The study, performed in Beijing, suggests that musical training is at least as beneficial in improving language skills, and possibly more beneficial, than offering children extra reading lessons. The school where the study was performed has continued to offer piano lessons to students, and the researchers hope their findings could encourage other schools to keep or enhance their music offerings.

Yun Nan, an associate professor at Beijing Normal University, is the lead author of the study, which appears in the Proceedings of the National Academy of Sciences the week of June 25.

Other authors include Li Liu, Hua Shu, and Qi Dong, all of Beijing Normal University; Eveline Geiser, a former MIT research scientist; Chen-Chen Gong, an MIT research associate; and John Gabrieli, the Grover M. Hermann Professor in Health Sciences and Technology, a professor of brain and cognitive sciences, and a member of MIT’s McGovern Institute for Brain Research.

Benefits of music

Previous studies have shown that on average, musicians perform better than nonmusicians on tasks such as reading comprehension, distinguishing speech from background noise, and rapid auditory processing. However, most of these studies have been done by asking people about their past musical training. The MIT researchers wanted to perform a more controlled study in which they could randomly assign children to receive music lessons or not, and then measure the effects.

They decided to perform the study at a school in Beijing, along with researchers from the IDG/McGovern Institute at Beijing Normal University, in part because education officials there were interested in studying the value of music education versus additional reading instruction.

“If children who received music training did as well or better than children who received additional academic instruction, that could a justification for why schools might want to continue to fund music,” Desimone says.

The 74 children participating in the study were divided into three groups: one that received 45-minute piano lessons three times a week; one that received extra reading instruction for the same period of time; and one that received neither intervention. All children were 4 or 5 years old and spoke Mandarin as their native language.

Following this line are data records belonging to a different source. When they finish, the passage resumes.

==> flow/design.v <==
module alu32(sum,a,b,zout,signout,gin,shamt); 
output [31:0] sum;
input [31:0] a,b;
input [4:0] shamt;
input [2:0] gin; 
reg [31:0] sum;
reg [31:0] less;
output zout;
output signout;
reg zout;
reg signout;
always @(a or b or gin or shamt)
begin
	case(gin)
	3'b010: sum=a+b; 		 
	3'b110: sum=a+1+(~b);	 
	3'b111: begin less=a+1+(~b);	 
			if (less[31]) sum=1;
			else sum=0;
		  end
	3'b000: sum=a & b;	 
	3'b001: sum=a|b;		 
	3'b100:	sum=b>>shamt;
	default: sum=31'bx;
	endcase
zout=~(|sum);
signout=sum[31];
end
endmodule
==> flow/run.sh <==
#!/bin/bash
# OpenROAD 26Q1-2900-gdf79404cd8, Yosys 0.63+post, stock flow scripts
make -C /OpenROAD-flow-scripts/flow DESIGN_CONFIG=/design/flow/config.mk WORK_HOME=/design/flow/orfs finish
==> flow/config.mk <==
export PLATFORM = sky130hd
export DESIGN_NAME = alu32
export DESIGN_NICKNAME = alu32
export VERILOG_FILES = /design/flow/design.v
export SDC_FILE = /design/flow/constraint.sdc
export NUM_CORES = 4
export LEC_CHECK = 1
export CORE_UTILIZATION = 50
==> flow/constraint.sdc <==
current_design alu32

set clk_period 10.9
set clk_io_pct 0.2

create_clock -name clk0 -period $clk_period

set non_clock_inputs [all_inputs -no_clocks]
set_input_delay [expr $clk_period * $clk_io_pct] -clock clk0 $non_clock_inputs
set_output_delay [expr $clk_period * $clk_io_pct] -clock clk0 [all_outputs]
==> results.py <==
# Physical implementation metrics
metrics = {
    "clock_network": {
        "cts_setup_buffers": 0,
        "ctsResizeCount": 0,
        "postCtsHoldBufs": 0,
    },
    "synth": {
        "ys_cells": 1095,
        "yosys_warnings": 1,
        "synth_area_um2": 7550,
        "syn_area_per_cell_um2": 6.89,
        "ys_types": 83,
        "ys_area_um2": 7550,
        "ys_seq_share_pct": 0,
        "synth.top_cell.area_share_pct": 17.4,
        "syn_inst": 1095,
        "synthTopCellsByArea": "ha_1 17%, mux4_2 7.5%, mux2i_1 6.5%",
        "yosysTopAreaCell": "ha_1",
    },
    "detailed_routing": {
        "firstDrtPassIters": 23,
        "drt_iter0_drc": 1242,
        "vias": 8993,
        "viasPerCell": 6.79,
        "drc": 0,
        "ant_nets": 0,
        "wire_per_inst_um": 24.0,
        "diodes": 0,
        "wl_um": 31800,
    },
    "critical_path": {
        "setup.worst_path.end": "zout",
        "cp-startpoint": "b[2]",
        "setup.worst_path.class": "input port to primary output",
        "end_kind": "primary output",
        "required_ns": 8.72,
        "arrival_ns": 7.68,
        "crit_path_max_fanout": 7,
        "crit_path_start_kind": "input port",
    },
    "sta": {
        "hold_viol_final": 0,
        "fmax_mhz": 101,
        "final.min_clock_period_ns": 9.86,
        "rsz0062_at_grt": "no",
        "setup_viol": 0,
        "relSlewSlack_pct": 33.5,
        "post-route-period-util_pct": 90.5,
        "setup_tns_ns": 0,
        "slew_viol_final": 0,
        "max_slew.worst_pin.slew_ns": 0.990,
    },
    "placement": {
        "gp_congestion": 1.11,
        "port_buffers": 106,
        "place_hpwl_um": 25400,
    },
    "power_and_ir_drop": {
        "internal-power_w": 0.000191,
        "power_density_nw_per_um2": 54.2,
        "p_leak_nw": 3.81,
        "p_switching_w": 0.000277,
        "power_w": 0.000467,
        "ir_worst_vdd_uv": 26.9,
        "pwr-share-clk_pct": 0,
        "switching_share_pct": 59.2,
        "combPwrFrac_pct": 100.0,
        "seq_power_share_pct": 0,
    },
    "global_route": {
        "grt_antenna_before_repair": 0,
        "overflow": 0,
        "track_usage_pct": 41.2,
        "grt_pass1_vias": 8238,
        "grt_pass1_wl_um": 48600,
        "grt_max_degree": 55,
    },
    "cells_and_area": {
        "fillers": 1415,
        "ff_count": 0,
        "drive_gt1_share_pct": 6.13,
        "area_delta_synth_final_pct": 14.3,
        "clockBufferCount": 0,
        "seq_area_um2": 0,
        "logic_area_um2": 6830,
    },
    "floorplanning": {
        "die_w_um": 125,
        "fp-row-count": 44,
        "io_pins": 106,
        "dieArea_um2": 15600,
        "die_h_um": 125,
        "coreArea_um2": 14600,
        "initCoreUtil_pct": 51.5,
    },
    "worst_hold_path": {
        "hold_path.class": "input port to primary output",
    },
    "run": {
        "maxCapViolations": 0,
        "warning_count": 106,
    },
    "status": {
        "status": "complete, no violations",
    },
}
==> layer usage <==
layer / vias to the layer above / GRT usage (%) / part of all wire (%)
met5: - / 0 / 0
met4: 0 / 11.3 / 3.7
met3: 103 / 12.0 / 14
met2: 643 / 61.0 / 42
met1: 4078 / 58.6 / 41
li1: 4169 / - / -
==> placed cells by master, fill, tap and decap left out, types with 15 or more instances in the layout <==
cell type / synthesis / routed
o211ai_1: 22 / 22
nand2b_1: 16 / 16
buf_4: 4 / 17
a21oi_1: 94 / 94
clkdlybuf4s50_1: 0 / 101
ha_1: 105 / 105
o21ai_0: 49 / 49
xnor2_1: 16 / 16
o22ai_1: 20 / 20
mux2i_1: 49 / 49
nand3_1: 29 / 29
nor2b_1: 15 / 15
inv_1: 106 / 106
nor4_1: 19 / 19
mux4_2: 25 / 25
a21o_1: 17 / 17
nor3_1: 31 / 31
nand2_1: 88 / 88
a211oi_1: 26 / 26
nor2_1: 84 / 84
==> power by group through the flow <==
stage / clock [W] / sequential (W) / combinational (W)
after global routing: 0 / 0 / 0.000501
final: 0 / 0 / 0.000467
after CTS: 0 / 0 / 0.000455
==> critical path, cell delays in order <==
cell             delay (ns)
clkdlybuf4s50_1        0.55
inv_1                  0.08
ha_1                   0.42
o21bai_1               0.13
a2111oi_0              0.73
buf_4                  0.24
o211ai_1               0.15
a211oi_1               0.34
nor3_1                 0.10
o311a_1                0.35
a211oi_1               0.53
nand4_1                0.15
or4_1                  0.52
or4_1                  0.54
nor4_2                 0.16
clkdlybuf4s50_1        0.49
==> metrics by stage <==
step | instance area, µm² | instances | hold slack, ns | setup slack (ns) | util [%]
after floorplan | 7550 | 1095 | 4.57 | 3.06 | -
after CTS | 8620 | 1325 | 5.50 | 1.14 | 58.9
after global routing | 8620 | 1325 | 5.59 | 0.793 | 58.9
after detailed placement | 8620 | 1325 | 5.49 | 1.14 | 58.9
after global placement | 8620 | 1325 | 5.50 | 1.21 | 58.9
final | 8620 | 1325 | 5.53 | 1.04 | 58.9
==> synth_stat cells (25+ instances only) <==
cell / number
ha_1: 105
o21ai_0: 49
a211oi_1: 26
clkbuf_1: 53
mux2i_1: 49
nor3_1: 31
mux4_2: 25
inv_1: 106
nand2_1: 88
a21oi_1: 94
nand3_1: 29
nor2_1: 84
==> cell families (layout without fill, tap and decap cells) <==
family          Yosys count  in the layout  synth area share, %
compound gates          361            361                 32.5
xor+xnor                 19             19                 2.20
fa+ha+maj               107            107                 17.9
buf+inv                 185            231                 9.66
mux                      82             82                 15.3
simple gates            341            341                 22.3
==> area by class of cell <==
| type | instances | share of cell area [%] |
|---|---|---|
| Multi-Input combinational cell | 910 | 79.1 |
| Timing Repair Buffer | 123 | 13.5 |
| Inverter | 108 | 4.70 |
| Tap cell | 184 | 2.67 |
==> worst min path at each step <==
stage | from | end | cells after the start
CTS | gin[0] | sum[18] | 5
finish | gin[0] | sum[18] | 5
global route | gin[0] | sum[18] | 5
Power is estimated from default activity; no workload was simulated.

After six months, the researchers tested the children on their ability to discriminate words based on differences in vowels, consonants, or tone (many Mandarin words differ only in tone). Better word discrimination usually corresponds with better phonological awareness — the awareness of the sound structure of words, which is a key component of learning to read.

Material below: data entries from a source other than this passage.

## constraint.sdc

```tcl
current_design LC3_REG

set clk_period 1.0
set clk_io_pct 0.2

create_clock -name clk0 -period $clk_period [get_ports {clk}]

set non_clock_inputs [all_inputs -no_clocks]
set_input_delay [expr $clk_period * $clk_io_pct] -clock clk0 $non_clock_inputs
set_output_delay [expr $clk_period * $clk_io_pct] -clock clk0 [all_outputs]
```

## design.v

```verilog
`timescale 1ns / 1ps
module LC3_REG(
    input [15:0] IN,
    input LD,
    input clk,
    output reg [15:0] OUT
    );
    always @(posedge clk) begin  
        if (LD)  
	    OUT <= IN;
    end
endmodule
```

## config.mk

```make
export PLATFORM = sky130hd
export DESIGN_NAME = LC3_REG
export DESIGN_NICKNAME = LC3_REG
export VERILOG_FILES = /design/flow/design.v
export SDC_FILE = /design/flow/constraint.sdc
export NUM_CORES = 4
export LEC_CHECK = 1
export CORE_AREA = 10 10 80 80
export DIE_AREA = 0 0 90 90
```

## run.sh

```bash
#!/bin/bash
# OpenROAD 26Q1-2900-gdf79404cd8, Yosys 0.63+post, stock flow scripts
make -C /OpenROAD-flow-scripts/flow DESIGN_CONFIG=/design/flow/config.mk WORK_HOME=/design/flow/orfs finish
```

==> run summary <==
Reports from this run.

- The flow ran to the end, and the final reports show no timing, DRC or antenna violations.
- The chip area line of the yosys report is 480 um^2.
- The largest registers in the layout are OUT x16.
- Warnings raised by the tools during the run amount to 25.
- The number of buffers inserted to repair setup after CTS is 0.
- TritonCTS built the clock tree.
- The max-slew violation count reads 0.
- The number of library cell types mapped by synthesis reads 1.
- The detail-routed via count per cell is 2.45.
- The sum of routed wire length over all layers is 1.31 mm.
- The warning tally printed by Yosys for this design is 1.
- The path class of the tightest hold or removal check is input pin to flip-flop.
- The final hold violation count recorded for this run is 0.
- Setup repair after global routing left no endpoint under its margin.
- The achievable frequency is 1080 MHz.
- The worst setup path is of the flip-flop to output pin kind.
- In the routed design, unresolved DRC markers number 0.
- The weighted congestion at the end of routability-driven global placement is 0.661.
- The STA report counts the stages on the worst setup path as 1.
- The fraction of final layout cells sized beyond drive strength 1 is 0.389.
- The clock-pin slew on the worst setup and hold paths is 0.05 ns.
- The number of global-route vias before repair is 356.
- The number of max-cap violations reads 0.
- The number of instances in the synthesized netlist is 16.
- 0 antenna diodes ended up in the layout.
- In this run, synthesis produced a sequential element count of 16.
- The synthesized area is 480 um^2.
- The power density relative to cell area reads 1580 nW/um^2.
- The top fanout value on the critical path reads 1.
- In this run the critical path is formed by buf_2.
- The depth of the CTS H-tree is 1.
- The worst voltage drop across the vdd grid is 382 uV.
- The number of antenna violations at the first check in global routing is 0.
- The cell with the largest stage delay on the worst path is edfxtp_1.
- After synthesis, the mean cell area works out to 30.0 um^2.
- The most common logic cells in the final layout are clkdlybuf4s50_1, edfxtp_1, buf_2, clkbuf_2, clkbuf_8.
- The worst setup path is launched from a flip-flop.
- The actual slew at the worst max-slew pin reads 0.105 ns.
- The overall power of the completed layout is 0.00137 W.
- The ratio of final minimum period to clock period is 0.928.
- The total die size reads 8100 um^2.
- The overall track demand over capacity in global routing reads 0.0310.
- On the worst path, the slowest cell contributes a delay of 0.37 ns.
- The count of hold-fix buffers inserted at cts reads 0.
- Per the slew report, the remaining headroom to the max-slew limit stands at 0.930.
- Data arrives at the worst endpoint at 0.73 ns.
- The count of input and output buffers reads 33.
- From synthesis to final layout, the design area changed by 81.2%.
- Sorting the synthesized cells by area gives the leading types as edfxtp_1.
- The smallest hold slack reads 0.517 ns.
- The number of cells traversed by the worst hold path reads 1.
- The number of rows created at floorplan reads 25.
- Summed over all cells, the static leakage comes to 0.319 nW.
- Per the GRT congestion report, total overflow comes to 0.
- The share of the Yosys chip area taken by registers is 1.00.
- The total CTS buffers reads 3.
- In this run the standard cell core region covers 4720 um^2.
- The number of cell instances after yosys synthesis is 16.
- The residual antenna-violating net count after detailed routing reads 0.
- The root cell of the clock tree reads clkbuf_8.
- The worst setup path is captured at an output pin.
- The floorplan die width reads 90 um.
- Data on the critical path is required at its endpoint by 0.80 ns.
- The post-route minimum period is 0.928 ns.
- The number of iterations in the first detailed-routing pass reads 2.
- Entering global routing, the biggest net connects 9 pins.
- The number of multi-input combinational cells in the layout is 0.
- The wire length per cell after detailed routing reads 10.8 um.
- The first global-routing pass estimated 2.00 mm of wire.
- The fraction of the core area occupied by cells at floorplan is 0.102.
- The flip-flop count of the largest register, all copies and words added reads 16.
- The area of the multi-input gates is 0 um^2.
- Ranked by flip-flop count, first place goes to OUT.
- The deepest clock path buffer count reads 2.
- The die is 90 um tall.
- The final tally of setup violations reads 0.
- The post-synthesis cell type with the largest combined area is edfxtp_1.
- The area share of the largest cell type after synthesis reads 1.00.
- The clock drives 16 sinks.
- The top logic cell by instance count in the layout is clkdlybuf4s50_1.
- The starting DRC count in detailed routing reads 9.
- The boundary pin count is 34.
- The number of fill cells reads 507.
- Along the critical path, the tally of buffer and inverter instances is 1.
- On the critical path the largest part of the delay comes from flip-flops.
- The via count of the routed design is 296.
## cell usage after synthesis
cell	number
edfxtp_1	16
## cell type report
class                   instances  area, um^2  share of cell area
clock buffers                   3        41.3              0.0474
repair buffers                 35         265               0.305
well taps                      67        83.8              0.0963
flip-flops and latches         16         480               0.552
## path summary, 6_finish.rpt
| check | start | to | slack (ns) |
|---|---|---|---|
| setup / recovery | OUT[1] | OUT[1] | 0.07 |
| hold / removal | IN[3] | OUT[3] | 0.52 |
## what timing repair did
item,in CTS,in global routing
endpoints found under the hold margin,0,0
gates resized,40,8
setup endpoints to repair,16,8
cloned,0,0
## per-layer routing
metal,wire length [um],global-route usage,up-vias
li1,-,-,140
met1,529,0.0375,133
met2,652,0.0515,21
met3,81,0.00671,2
met4,47,0.0146,0
met5,0,0,-
## cells by family (layout without fill, tap and decap cells)
logic type | count (synthesis) | after routing | synth area share
buffers and inverters | 0 | 38 | 0
flip-flops | 16 | 16 | 1.00
## metrics by stage
step           instance area (um^2)  worst slack [ns]   util  setup TNS, ns  instances
2_1_floorplan                   480             0.501      -              0         16
5_1_grt                         871            0.0263  0.184              0        121
3_3_place_gp                    910            -0.154  0.193          -2.45        118
6_report                        871            0.0716  0.184              0        121
4_1_cts                         911          0.000483  0.193              0        121
3_5_place_dp                    910            -0.157  0.193          -2.51        118
## report_power, final
| part | internal (W) | leakage (nW) | switching, W |
|---|---|---|---|
| Clock | 0.000265 | 0.0216 | 0.000173 |
| Sequential | 0.000797 | 0.157 | 0.0000125 |
| Combinational | 0.0000932 | 0.141 | 0.0000310 |
Power figures rest on the tool's default switching activity, not on a simulated workload.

Children who had piano lessons showed a significant advantage over children in the extra reading group in discriminating between words that differ by one consonant. Children in both the piano group and extra reading group performed better than children who received neither intervention when it came to discriminating words based on vowel differences.

The researchers also used electroencephalography (EEG) to measure brain activity and found that children in the piano group had stronger responses than the other children when they listened to a series of tones of different pitch. This suggest that a greater sensitivity to pitch differences is what helped the children who took piano lessons to better distinguish different words, Desimone says.

“That’s a big thing for kids in learning language: being able to hear the differences between words,” he says. “They really did benefit from that.”

In tests of IQ, attention, and working memory, the researchers did not find any significant differences among the three groups of children, suggesting that the piano lessons did not confer any improvement on overall cognitive function.

Aniruddh Patel, a professor of psychology at Tufts University, says the findings also address the important question of whether purely instrumental musical training can enhance speech processing.

“This study answers the question in the affirmative, with an elegant design that directly compares the effect of music and language instruction on young children. The work specifically relates behavioral improvements in speech perception to the neural impact of musical training, which has both theoretical and real-world significance,” says Patel, who was not involved in the research.

Educational payoff

Desimone says he hopes the findings will help to convince education officials who are considering abandoning music classes in schools not to do so.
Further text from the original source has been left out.